▶ _Supplied entries_
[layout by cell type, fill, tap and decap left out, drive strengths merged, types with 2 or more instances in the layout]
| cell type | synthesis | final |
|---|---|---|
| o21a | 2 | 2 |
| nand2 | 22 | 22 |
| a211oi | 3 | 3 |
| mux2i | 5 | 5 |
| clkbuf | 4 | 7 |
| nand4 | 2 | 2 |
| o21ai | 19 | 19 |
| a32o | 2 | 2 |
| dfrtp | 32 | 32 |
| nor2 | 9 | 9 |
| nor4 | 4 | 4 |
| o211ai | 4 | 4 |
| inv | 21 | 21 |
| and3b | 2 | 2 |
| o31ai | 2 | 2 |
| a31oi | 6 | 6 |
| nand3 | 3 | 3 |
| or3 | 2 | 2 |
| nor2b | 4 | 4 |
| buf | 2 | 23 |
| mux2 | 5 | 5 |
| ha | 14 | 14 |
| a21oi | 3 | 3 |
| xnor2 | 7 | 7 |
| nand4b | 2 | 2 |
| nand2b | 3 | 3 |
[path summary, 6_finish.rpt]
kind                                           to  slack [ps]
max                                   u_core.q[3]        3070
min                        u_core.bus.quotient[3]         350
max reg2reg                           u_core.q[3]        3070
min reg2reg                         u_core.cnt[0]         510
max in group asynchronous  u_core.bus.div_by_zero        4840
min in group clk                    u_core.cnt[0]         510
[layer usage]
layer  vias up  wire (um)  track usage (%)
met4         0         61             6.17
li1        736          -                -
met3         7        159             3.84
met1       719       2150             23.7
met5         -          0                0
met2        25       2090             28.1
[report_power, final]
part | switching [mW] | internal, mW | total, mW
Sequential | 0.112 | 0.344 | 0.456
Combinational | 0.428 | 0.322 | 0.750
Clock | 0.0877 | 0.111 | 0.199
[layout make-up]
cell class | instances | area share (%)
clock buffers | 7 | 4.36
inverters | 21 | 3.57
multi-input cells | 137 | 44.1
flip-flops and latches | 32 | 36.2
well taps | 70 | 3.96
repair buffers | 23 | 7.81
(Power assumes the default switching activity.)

▶ _Exercise_
Retype the material in full. Each word must match.

▶ _Answer section_
[layout by cell type, fill, tap and decap left out, drive strengths merged, types with 2 or more instances in the layout]
| cell type | synthesis | final |
|---|---|---|
| o21a | 2 | 2 |
| nand2 | 22 | 22 |
| a211oi | 3 | 3 |
| mux2i | 5 | 5 |
| clkbuf | 4 | 7 |
| nand4 | 2 | 2 |
| o21ai | 19 | 19 |
| a32o | 2 | 2 |
| dfrtp | 32 | 32 |
| nor2 | 9 | 9 |
| nor4 | 4 | 4 |
| o211ai | 4 | 4 |
| inv | 21 | 21 |
| and3b | 2 | 2 |
| o31ai | 2 | 2 |
| a31oi | 6 | 6 |
| nand3 | 3 | 3 |
| or3 | 2 | 2 |
| nor2b | 4 | 4 |
| buf | 2 | 23 |
| mux2 | 5 | 5 |
| ha | 14 | 14 |
| a21oi | 3 | 3 |
| xnor2 | 7 | 7 |
| nand4b | 2 | 2 |
| nand2b | 3 | 3 |
[path summary, 6_finish.rpt]
kind                                           to  slack [ps]
max                                   u_core.q[3]        3070
min                        u_core.bus.quotient[3]         350
max reg2reg                           u_core.q[3]        3070
min reg2reg                         u_core.cnt[0]         510
max in group asynchronous  u_core.bus.div_by_zero        4840
min in group clk                    u_core.cnt[0]         510
[layer usage]
layer  vias up  wire (um)  track usage (%)
met4         0         61             6.17
li1        736          -                -
met3         7        159             3.84
met1       719       2150             23.7
met5         -          0                0
met2        25       2090             28.1
[report_power, final]
part | switching [mW] | internal, mW | total, mW
Sequential | 0.112 | 0.344 | 0.456
Combinational | 0.428 | 0.322 | 0.750
Clock | 0.0877 | 0.111 | 0.199
[layout make-up]
cell class | instances | area share (%)
clock buffers | 7 | 4.36
inverters | 21 | 3.57
multi-input cells | 137 | 44.1
flip-flops and latches | 32 | 36.2
well taps | 70 | 3.96
repair buffers | 23 | 7.81
(Power assumes the default switching activity.)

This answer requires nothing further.